Wang Y., Tsui H., Ke Y., Shi Y., Li Y., Davies L., Cartwright EJ., Venetucci L., Zhang H., Terrar DA., Huang CL-H., Solaro RJ., Wang X., Lei M.
BACKGROUND: Impaired sarcoplasmic reticular Ca(2+) uptake resulting from decreased sarcoplasmic reticulum Ca(2+)-ATPase type 2a (SERCA2a) expression or activity is a characteristic of heart failure with its associated ventricular arrhythmias. Recent attempts at gene therapy of these conditions explored strategies enhancing SERCA2a expression and the activity as novel approaches to heart failure management. We here explore the role of Pak1 in maintaining ventricular Ca(2+) homeostasis and electrophysiological stability under both normal physiological and acute and chronic β-adrenergic stress conditions. METHODS AND RESULTS: Mice with a cardiomyocyte-specific Pak1 deletion (Pak1(cko)), but not controls (Pak1(f/f)), showed high incidences of ventricular arrhythmias and electrophysiological instability during either acute β-adrenergic or chronic β-adrenergic stress leading to hypertrophy, induced by isoproterenol. Isolated Pak1(cko) ventricular myocytes correspondingly showed aberrant cellular Ca(2+) homeostasis. Pak1(cko) hearts showed an associated impairment of SERCA2a function and downregulation of SERCA2a mRNA and protein expression.
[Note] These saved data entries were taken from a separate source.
[config.mk]
export PLATFORM = sky130hd
export DESIGN_NAME = lpm_engine
export DESIGN_NICKNAME = d
export VERILOG_FILES = /design/src/rtl/lpm_pkg.sv /design/src/rtl/lpm_level_step.sv /design/src/rtl/lpm_flight_fifo.sv /design/src/rtl/lpm_cbuf.sv /design/src/rtl/lpm_engine.sv
export SDC_FILE = /design/constraint.sdc
export NUM_CORES = 1
export LEC_CHECK = 0
export ABC_CLOCK_PERIOD_IN_PS = 4700
export BUFFER_PORTS_ARGS = -buffer_cell sky130_fd_sc_hd__buf_2
export CORE_ASPECT_RATIO = 0.8
export CORE_MARGIN = 2
export CORE_UTILIZATION = 45
export DETAILED_ROUTE_END_ITERATION = 12
export SLEW_MARGIN = 20
export SYNTH_ARGS = -nofsm -noshare
export SYNTH_HDL_FRONTEND = slang
export SYNTH_SLANG_ARGS = --single-unit
[constraint.sdc]
create_clock -name clk -period 4.7 [get_ports clk]
set_input_delay 0.47 -clock clk [delete_from_list [all_inputs] [get_ports clk]]
set_output_delay 0.47 -clock clk [all_outputs]
set_load 0.03 [all_outputs]
File: src/rtl/irqc_pkg.sv
package irqc_pkg;

    localparam int BANK_LINES  = 8;
    localparam int NUM_BANKS   = 2;
    localparam int NUM_LINES   = BANK_LINES * NUM_BANKS;
    localparam int IDX_W       = $clog2(BANK_LINES);
    localparam int LINE_W      = $clog2(NUM_LINES);
    localparam int CASCADE_POS = 2;
    localparam int VEC_W       = 16;
    localparam logic [4:0] EOI_TAG = 5'b00100;

    typedef logic [BANK_LINES-1:0] bank_vec_t;

    typedef struct packed {
        logic             hit;
        logic [IDX_W-1:0] idx;
    } pick_t;

    typedef enum logic [2:0] {
        A_MASK_P = 3'd0,
        A_MASK_S = 3'd1,
        A_TRIG_P = 3'd2,
        A_TRIG_S = 3'd3,
        A_CMD_P  = 3'd4,
        A_CMD_S  = 3'd5
    } reg_addr_e;

    // lowest set bit wins (lowest index = highest priority)
    function automatic pick_t first_set(input bank_vec_t v);
        pick_t p;
        p = '0;
        for (int i = BANK_LINES - 1; i >= 0; i--) begin
            if (v[i]) begin
                p.hit = 1'b1;
                p.idx = IDX_W'(i);
            end
        end
        return p;
    endfunction

    function automatic logic [VEC_W-1:0] vec_of(input logic [LINE_W-1:0] line,
                                                input logic [VEC_W-1:0] base,
                                                input int shift);
        return base + (VEC_W'(line) << shift);
    endfunction

endpackage

File: src/rtl/irqc_regs.sv
module irqc_regs
    import irqc_pkg::*;
#(
    parameter logic [NUM_LINES-1:0] FORCED_EDGE = 16'h2107
) (
    input  logic                 clk,
    input  logic                 rst,
    input  logic                 wr,
    input  logic [2:0]           addr,
    input  logic [7:0]           wdata,
    output logic [NUM_LINES-1:0] mask,
    output logic [NUM_LINES-1:0] level_sel,
    output logic                 eoi_p,
    output logic                 eoi_s,
    output logic [7:0]           rdata
);
    localparam logic [NUM_LINES-1:0] MASK_RST = ~(NUM_LINES'(1) << CASCADE_POS);

    logic [NUM_LINES-1:0] mask_q, trig_q;
    logic                 is_eoi;

    always_ff @(posedge clk) begin
        if (rst) begin
            mask_q <= MASK_RST;
            trig_q <= '0;
        end else if (wr) begin
            case (reg_addr_e'(addr))
                A_MASK_P: mask_q[BANK_LINES-1:0]         <= wdata;
                A_MASK_S: mask_q[NUM_LINES-1:BANK_LINES] <= wdata;
                A_TRIG_P: trig_q[BANK_LINES-1:0]         <= wdata & ~FORCED_EDGE[BANK_LINES-1:0];
                A_TRIG_S: trig_q[NUM_LINES-1:BANK_LINES] <= wdata & ~FORCED_EDGE[NUM_LINES-1:BANK_LINES];
                default: ;
            endcase
        end
    end

    assign is_eoi = wr && (wdata[7:3] == EOI_TAG);
    assign eoi_p  = is_eoi && (reg_addr_e'(addr) == A_CMD_P);
    assign eoi_s  = is_eoi && (reg_addr_e'(addr) == A_CMD_S);

    always_comb begin
        case (reg_addr_e'(addr))
            A_MASK_P: rdata = mask_q[BANK_LINES-1:0];
            A_MASK_S: rdata = mask_q[NUM_LINES-1:BANK_LINES];
            A_TRIG_P: rdata = trig_q[BANK_LINES-1:0];
            A_TRIG_S: rdata = trig_q[NUM_LINES-1:BANK_LINES];
            default:  rdata = '0;
        endcase
    end

    assign mask      = mask_q;
    assign level_sel = trig_q;
endmodule

File: src/rtl/irqc_capture.sv
module irqc_capture
    import irqc_pkg::*;
(
    input  logic                 clk,
    input  logic                 rst,
    input  logic [NUM_LINES-1:0] lines_in,
    input  logic [NUM_LINES-1:0] level_sel,
    input  logic [NUM_LINES-1:0] clr,
    output logic [NUM_LINES-1:0] req_out
);
    logic [NUM_LINES-1:0] prev_q, pend_q;

    for (genvar g = 0; g < NUM_LINES; g++) begin : g_line
        always_ff @(posedge clk) begin
            if (rst) begin
                prev_q[g] <= 1'b0;
                pend_q[g] <= 1'b0;
            end else begin
                prev_q[g] <= lines_in[g];
                if (!level_sel[g] && lines_in[g] && !prev_q[g])
                    pend_q[g] <= 1'b1;
                else if (clr[g] || level_sel[g])
                    pend_q[g] <= 1'b0;
            end
        end
        assign req_out[g] = level_sel[g] ? lines_in[g] : pend_q[g];
    end
endmodule

File: src/rtl/irqc_bank.sv
module irqc_bank
    import irqc_pkg::*;
(
    input  logic             clk,
    input  logic             rst,
    input  bank_vec_t        req,
    input  logic             take,
    input  logic             eoi,
    output logic             valid,
    output logic [IDX_W-1:0] win,
    output bank_vec_t        isr
);
    bank_vec_t isr_q, elig;
    pick_t     top_isr, pick;

    assign top_isr = first_set(isr_q);

    for (genvar g = 0; g < BANK_LINES; g++) begin : g_elig
        assign elig[g] = req[g] && !(top_isr.hit && (IDX_W'(g) >= top_isr.idx));
    end

    assign pick  = first_set(elig);
    assign valid = pick.hit;
    assign win   = pick.idx;

    always_ff @(posedge clk) begin
        if (rst) begin
            isr_q <= '0;
        end else begin
            bank_vec_t nxt;
            nxt = isr_q;
            if (eoi && top_isr.hit) nxt[top_isr.idx] = 1'b0;
            if (take && pick.hit)   nxt[pick.idx]    = 1'b1;
            isr_q <= nxt;
        end
    end

    assign isr = isr_q;
endmodule

File: src/rtl/cascade_irq_ctrl.sv
module cascade_irq_ctrl
    import irqc_pkg::*;
#(
    parameter logic [15:0] FORCED_EDGE = 16'h2107,
    parameter logic [15:0] VEC_BASE    = 16'h0800,
    parameter int          VEC_SHIFT   = 4
) (
    input  logic        clk,
    input  logic        rst,
    input  logic [15:0] irq_in,
    input  logic        bus_wr,
    input  logic [2:0]  bus_addr,
    input  logic [7:0]  bus_wdata,
    output logic [7:0]  bus_rdata,
    output logic        int_out,
    input  logic        int_ack,
    output logic        vec_valid,
    output logic [15:0] vec_out
);
    logic [NUM_LINES-1:0] mask_all, level_all, raw_req, clr_line;
    logic                 eoi_p, eoi_s;
    bank_vec_t            p_req, s_req, p_isr, s_isr;
    logic                 p_valid, s_valid, take_p, take_s;
    logic [IDX_W-1:0]     p_win, s_win;
    logic [LINE_W-1:0]    line;
    logic                 vec_valid_q;
    logic [VEC_W-1:0]     vec_q;

    irqc_regs #(.FORCED_EDGE(FORCED_EDGE)) u_regs (
        .clk(clk), .rst(rst), .wr(bus_wr), .addr(bus_addr), .wdata(bus_wdata),
        .mask(mask_all), .level_sel(level_all), .eoi_p(eoi_p), .eoi_s(eoi_s),
        .rdata(bus_rdata)
    );

    irqc_capture u_cap (
        .clk(clk), .rst(rst), .lines_in(irq_in), .level_sel(level_all),
        .clr(clr_line), .req_out(raw_req)
    );

    // secondary bank: its own lines
    assign s_req = raw_req[NUM_LINES-1:BANK_LINES] & ~mask_all[NUM_LINES-1:BANK_LINES];

    // primary bank: cascade output replaces line 2
    always_comb begin
        p_req = raw_req[BANK_LINES-1:0] & ~mask_all[BANK_LINES-1:0];
        p_req[CASCADE_POS] = s_valid & ~mask_all[CASCADE_POS];
    end

    assign take_p = int_ack && p_valid;
    assign take_s = take_p && (p_win == IDX_W'(CASCADE_POS));

    irqc_bank u_bank_p (
        .clk(clk), .rst(rst), .req(p_req), .take(take_p), .eoi(eoi_p),
        .valid(p_valid), .win(p_win), .isr(p_isr)
    );

    irqc_bank u_bank_s (
        .clk(clk), .rst(rst), .req(s_req), .take(take_s), .eoi(eoi_s),
        .valid(s_valid), .win(s_win), .isr(s_isr)
    );

    assign line     = (p_win == IDX_W'(CASCADE_POS)) ? {1'b1, s_win} : {1'b0, p_win};
    assign clr_line = take_p ? (NUM_LINES'(1) << line) : '0;

    always_ff @(posedge clk) begin
        if (rst) begin
            vec_valid_q <= 1'b0;
            vec_q       <= '0;
        end else begin
            vec_valid_q <= take_p;
            if (take_p) vec_q <= vec_of(line, VEC_BASE, VEC_SHIFT);
        end
    end

    assign int_out   = p_valid;
    assign vec_valid = vec_valid_q;
    assign vec_out   = vec_q;
endmodule

File: config.mk
export PLATFORM = sky130hd
export DESIGN_NAME = cascade_irq_ctrl
export DESIGN_NICKNAME = d
export VERILOG_FILES = /design/src/rtl/irqc_pkg.sv /design/src/rtl/irqc_regs.sv /design/src/rtl/irqc_capture.sv /design/src/rtl/irqc_bank.sv /design/src/rtl/cascade_irq_ctrl.sv
export SDC_FILE = /design/constraint.sdc
export NUM_CORES = 1
export LEC_CHECK = 0
export CAP_MARGIN = 40
export CORE_MARGIN = 2
export CORE_UTILIZATION = 60
export DETAILED_ROUTE_END_ITERATION = 10
export DONT_BUFFER_PORTS = 1
export PLACE_DENSITY = 0.76
export SYNTH_ARGS = -nofsm -noshare
export SYNTH_HDL_FRONTEND = slang
export SYNTH_SLANG_ARGS = --single-unit
export TNS_END_PERCENT = 1
File: constraint.sdc
create_clock -name clk -period 4.2 [get_ports clk]
set_clock_uncertainty 0.2 [all_clocks]
set_input_delay 0.42 -clock clk [delete_from_list [all_inputs] [get_ports clk]]
set_output_delay 0.42 -clock clk [all_outputs]
set_load 0.02 [all_outputs]
* Word-level counts from Yosys, hierarchy flattened
Cells that the tools add are included.
** Word-level totals
- Register bits after elaboration :: 92
- Logic and storage cells :: 324
- Input bits :: 31
** Cells by class
- Mux-type cells :: 92
- $add $sub $neg :: 1
- Reduce and logical (&&, ||, !) cells :: 147
- Bitwise logic cells :: 12
- Equal/unequal tests :: 7
- Shift operators :: 1
- Order comparisons :: 24
** Operators by type and width (count)
- $mux 4 :: 33
- $logic_and 1x1->1 :: 72
- $mux 8 :: 6
- $mux 1 :: 47
- $logic_not 1->1 :: 43
- $and 8x8->8 :: 4
- $not 8->8 :: 4
- $pmux 8 s4 :: 1
- $reduce_bool 2->1 :: 16
- $ge 3x3->1 const A :: 8
- $lt 3x4->1 const B :: 4
- $mux 16 :: 1
- $or 8x8->8 :: 2
- $shl 1x4->16 const A :: 1
- $add 12x8->13 const A :: 1
- $demux 1 s3 :: 4
- $ge 1x3->1 const A :: 4
- $ge 2x3->1 const A :: 4
- $ge 3x1->1 const B :: 4
- $logic_or 1x1->1 :: 11
- $eq 3x2->1 const B :: 3
- $reduce_and 2->1 :: 4
- $eq 3x3->1 const B :: 2
- $eq 5x3->1 const B :: 1
- 4 further kinds :: 4

* Logic depth before layout (Yosys ltp)
- Word-level depth :: 32
- Mapped depth :: 11

* Modules after synthesis
Synthesis repeated with hierarchy kept, for this count alone.
** Second synthesis, totals
- Cell total of the unflattened synthesis :: 490
- Area, all modules :: 4580.6 µm²
** By module, submodules not included
- irqc_regs :: cells an instance 149, area each 1423.9 µm², times used 1, seq. area each 540.5 µm²
- irqc_capture :: cells an instance 115, area each 1351.3 µm², times used 1, seq. area each 640.6 µm²
- cascade_irq_ctrl :: cells an instance 82, area each 621.8 µm², times used 1, seq. area each 120.1 µm²
- irqc_bank at u_bank_s :: cells an instance 68, area each 609.3 µm², times used 1, seq. area each 160.2 µm²
- irqc_bank at u_bank_p :: cells an instance 76, area each 574.3 µm², times used 1, seq. area each 160.2 µm²

* Least setup slack after synthesis
Ideal clock, no wire load.
- Kind :: reg2reg
- Start :: register u_bank_s.isr_q[1], in the netlist u_bank_s.isr[1]
- End :: register u_cap.pend_q[13]
- Stages on the path, launching flop included :: 11
- Period minus slack after synthesis :: 2839 ps
- Library setup time :: 132 ps
- Data arrival time :: 2506 ps
- Setup slack :: 1361 ps
- Cells stage by stage :: dfxtp_1 buf_6 or4_4 nor3_4 or3_4 nand4b_4 a21oi_2 or4b_1 buf_2 o31ai_2 a21oi_1
** On the way
- Cells in the longest elaborated chain, start to end :: 24
** Ends and longest elaborated chain
- from (decl) :: RTL line irqc_bank.sv:13 : bank_vec_t isr_q, elig;
- from (signal assigned) :: RTL line irqc_bank.sv:34 : isr_q <= nxt;
- $mux 4 (*) (2 in series) :: RTL line irqc_pkg.sv:33 : if (v[i]) begin
- $ge 3x3->1 :: RTL line irqc_bank.sv:19 : assign elig[g] = req[g] && !(top_isr.hit && (IDX_W'(g) >= top_isr.idx));
- $logic_and 1x1->1 :: RTL line irqc_bank.sv:19
- $logic_not 1->1 :: RTL line irqc_bank.sv:19
- $logic_and 1x1->1 :: RTL line irqc_bank.sv:19
- $mux 4 (7 in series) :: RTL line irqc_pkg.sv:33
- $mux 4 (*) :: RTL line irqc_pkg.sv:33
- $and 1x1->1 :: RTL line cascade_irq_ctrl.sv:46 : p_req[CASCADE_POS] = s_valid & ~mask_all[CASCADE_POS];
- $logic_and 1x1->1 :: RTL line irqc_bank.sv:19
- $mux 4 (3 in series) :: RTL line irqc_pkg.sv:33
- $eq 3x2->1 :: RTL line cascade_irq_ctrl.sv:62 : assign line = (p_win == IDX_W'(CASCADE_POS)) ? {1'b1, s_win} : {1'b0, p_win};
- $mux 4 :: RTL line cascade_irq_ctrl.sv:62
- $shl 1x4->16 :: RTL line cascade_irq_ctrl.sv:63 : assign clr_line = take_p ? (NUM_LINES'(1) << line) : '0;
- $mux 16 (*) :: RTL line cascade_irq_ctrl.sv:63
- $reduce_bool 2->1 (no line) (*)
- to (signal, indexed assignment) :: RTL line irqc_capture.sv:17 : pend_q[g] <= 1'b0;
- to (signal, indexed assignment) :: RTL line irqc_capture.sv:21 : pend_q[g] <= 1'b1;
- to (signal, indexed assignment) :: RTL line irqc_capture.sv:23 : pend_q[g] <= 1'b0;
- to (decl) :: RTL line irqc_capture.sv:11 : logic [NUM_LINES-1:0] prev_q, pend_q;
Mark *: on every way between the ends. The rest lies on a longest branch, timed or not.
A chain may end at the register's enable or synchronous reset.

* Worst setup path in the final report
Same ends and word-level chain as after synthesis.

==> out/metrics.yaml <==
fin_nets: 499
synth_area_leader_cell: "dfxtp_1"
design.core.area_mm2: 0.00639
worstSkewPairLatency_ns: 0.36
place.gp.congestion: 0.930
drt_iter0_markers: 238
grt_pass1_wl_um: 16100
grt-ovfl-total: 0
final_max_slew_viol_count: 0
ys_ff_latch: 79
grt_setup_unrepaired: "false"
area_growth_pct: 8.57
ff2ff_path_depth: 8
firstDrtPassIters: 5
synth_top_area_share_pct: 39.5
power_density_mw_per_mm2: 343
syn-cell-area_mm2: 0.00400
die_h_um: 85.7
place_inst: 515
num_rows: 29
die_x_um: 85.7
power_leakage_nw: 1.63
synth_cells: 457
drc_errors: 0
cts_tree: "done"
nFillCells: 531
crit_path_end_kind: "flop"
path_cells: "or4_4 -> nor2_4 -> o311ai_1 -> nand4b_4 -> a21o_1 -> or4b_1 -> o31ai_2 -> a21oi_1"
synth_area_leaders: "dfxtp_1 40%, mux2i_1 8.8%, nor2_1 4.6%"
routed_wl_um: 9790
vias: 3414
timing.rr.start: "u_bank_s.isr[1]"
ir_drop_mv: 0.219
synthArstFlopShare_pct: 0
preCtsSetupSlack_ns: 1.12
setup_viol: 0
cpMaxStageDelayCell: "or4b_1"
timing_hold_violations_final: 0
synth_ff_type: "dfxtp_1"
arrival_ns: 3.20
instances_no_fill: 550
routed_via_density: 6.21
hpwlAfterDp_um: 6780
ff2ff_setup_slack_ns: 1.04
cap_violations: 0
hp-start: "irq_in[10]"
cp.required_ns: 4.24
initial_utilization_pct: 62.7
cts-root-buf: "clkbuf_8"
min_path_cells: 1
grt_max_degree: 52
ys_seq_area_share_pct: 39.5
avgSynthCellArea_um2: 8.76
clk_pin_slew_ns: 0.08
port_buffers: 0
synth_common_cells: "79 x dfxtp_1, 49 x nor2_1, 42 x nand2_1"
cts_buffers: 9
cts_setup_buffers: 0
gr-usage-all-layers_pct: 28.1
drtAntennaViolNets: 0
num_io_pins: 57
yosys.cell_types.count: 72
routedWlPerCell_um: 17.8
crit_type: "reg -> reg"
max_freq_ghz: 0.317
synth_edf_count: 0
r2r_end: "u_cap.pend_q[13]"
crit_path_start_kind: "flop"
max_stage_delay_ns: 0.64
slew_headroom_pct: 46.0
fin_setup_tns_ns: 0
critPathMaxFanout: 9
period_share_pct: 75.2
clock_sink_count: 79
hp-class: "in -> reg"
ys_warn_count: 0
cts_resized: 0
dieArea_mm2: 0.00734
antenna_found_initial: 0
n_antenna_cell: 0
cts_max_path_buffers: 2
setup_slack_ns: 1.04
grt_pass1_vias: 3299
post-synth-top-count-cell: "dfxtp_1"
whs_ns: 0.00367
drive_gt1_share_pct: 9.73
whs_endpoint: "u_cap.prev_q[10]"
final.min_clock_period_ns: 3.16
tightest_slew_ns: 0.809
h-tree-depth: 3
power.total_mw: 1.49
status: "finished clean"
==> through the flow <==
stage	instance area, um2	util [%]
after floorplan	4040	-
after detailed placement	3980	62.3
final	4350	68.0
after CTS	4350	68.0
after global placement	3970	62.2
after global routing	4350	68.0
==> critical path: cells and delay by family (launching register included) <==
kind	cells	cell delay [ns]
simple gates	4	1.60
flops	1	0.42
compound gates	4	0.81
==> metal layers <==
metal  share of wire, %  GRT usage (%)  up-vias
li1                   -              -     1644
met1                 46           38.2     1612
met2                 45           42.7      133
met3                5.5           4.81       25
met4                3.3           15.2        0
met5                  0              0        -
==> placed cells by master, fill, tap and decap left out, types with 4 or more instances in the layout <==
| cell type | instances |
|---|---|
| a211oi_1 | 5 |
| a21o_1 | 4 |
| a21oi_1 | 26 |
| a31oi_1 | 6 |
| clkbuf_8 | 9 |
| conb_1 | 11 |
| dfxtp_1 | 79 |
| dlygate4sd3_1 | 18 |
| inv_1 | 10 |
| mux2i_1 | 35 |
| mux4_2 | 4 |
| nand2_1 | 42 |
| nand2b_1 | 12 |
| nand3_1 | 14 |
| nor2_1 | 49 |
| nor2b_1 | 26 |
| nor3_1 | 10 |
| nor4b_1 | 5 |
| o21ai_0 | 13 |
| o31ai_1 | 6 |
| or2_2 | 4 |
| or3_1 | 5 |
==> cells by family (layout without fill, tap and decap cells) <==
| group | Yosys count | count (layout) | share of synthesized area [%] |
|---|---|---|---|
| buf+inv | 42 | 48 | 5.28 |
| mux | 40 | 40 | 11.3 |
| compound gates | 99 | 99 | 17.3 |
| other cells | 1 | 11 | 0.0937 |
| simple gates | 196 | 196 | 26.6 |
| flops | 79 | 79 | 39.5 |
==> worst max-delay path by stage <==
stage,endpoint,depth (start not counted),startpoint,slack [ns]
2_1_floorplan,u_cap.pend_q[13],10,u_bank_s.isr[1],1.36
3_3_place_gp,u_cap.pend_q[13],8,u_bank_s.isr[1],1.17
3_5_place_dp,u_cap.pend_q[13],8,u_bank_s.isr[1],1.12
4_1_cts,u_cap.pend_q[13],8,u_bank_s.isr[1],1.10
5_1_grt,u_cap.pend_q[13],8,u_bank_s.isr[0],0.92
6_report,u_cap.pend_q[13],8,u_bank_s.isr[1],1.04
==> state kept, by name, summed over array words and instances, names as in the netlist <==
| register | flops |
|---|---|
| u_bank_p.isr | 8 |
| u_bank_s.isr | 8 |
| u_cap.pend_q | 15 |
| u_cap.prev_q | 15 |
| u_regs.level_sel | 11 |
| u_regs.mask | 16 |
| vec_out | 5 |
| vec_valid | 1 |
==> report_power, final <==
part	total [mW]	switching (mW)	leakage, nW	internal (mW)
registers	0.812	0.0298	0.647	0.782
logic	0.190	0.106	0.905	0.0841
clock network	0.491	0.279	0.0781	0.211
==> repair_timing <==
item / CTS / global route
hold buffers: 19 / 0
endpoints found under the hold margin: 63 / 0
setup endpoints to repair: 0 / 0
==> cell type report <==
class                   count  area [um2]  share of cell area, %
clock buffers              10         128                   2.94
clock inverters             6        37.5                  0.864
multi-input cells         346        2250                   51.7
flip-flops and latches     79        1580                   36.4
well taps                  77        96.3                   2.22
inverters                  10        37.5                  0.864
repair buffers             22         218                   5.01
Note: power is estimated with default switching activity, not from simulation.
Further explorations of the mechanisms underlying the altered transcriptional regulation demonstrated that exposure to control Ad-shC2 virus infection increased SERCA2a protein and mRNA levels after phenylephrine stress in cultured neonatal rat cardiomyocytes. This was abolished by the Pak1-knockdown in Ad-shPak1-infected neonatal rat cardiomyocytes and increased by constitutive overexpression of active Pak1 (Ad-CAPak1). We then implicated activation of serum response factor, a transcriptional factor well known for its vital role in the regulation of cardiogenesis genes in the Pak1-dependent regulation of SERCA2a. CONCLUSIONS: These findings indicate that Pak1 is required to maintain ventricular Ca(2+) homeostasis and electrophysiological stability and implicate Pak1 as a novel regulator of cardiac SERCA2a through a transcriptional mechanism.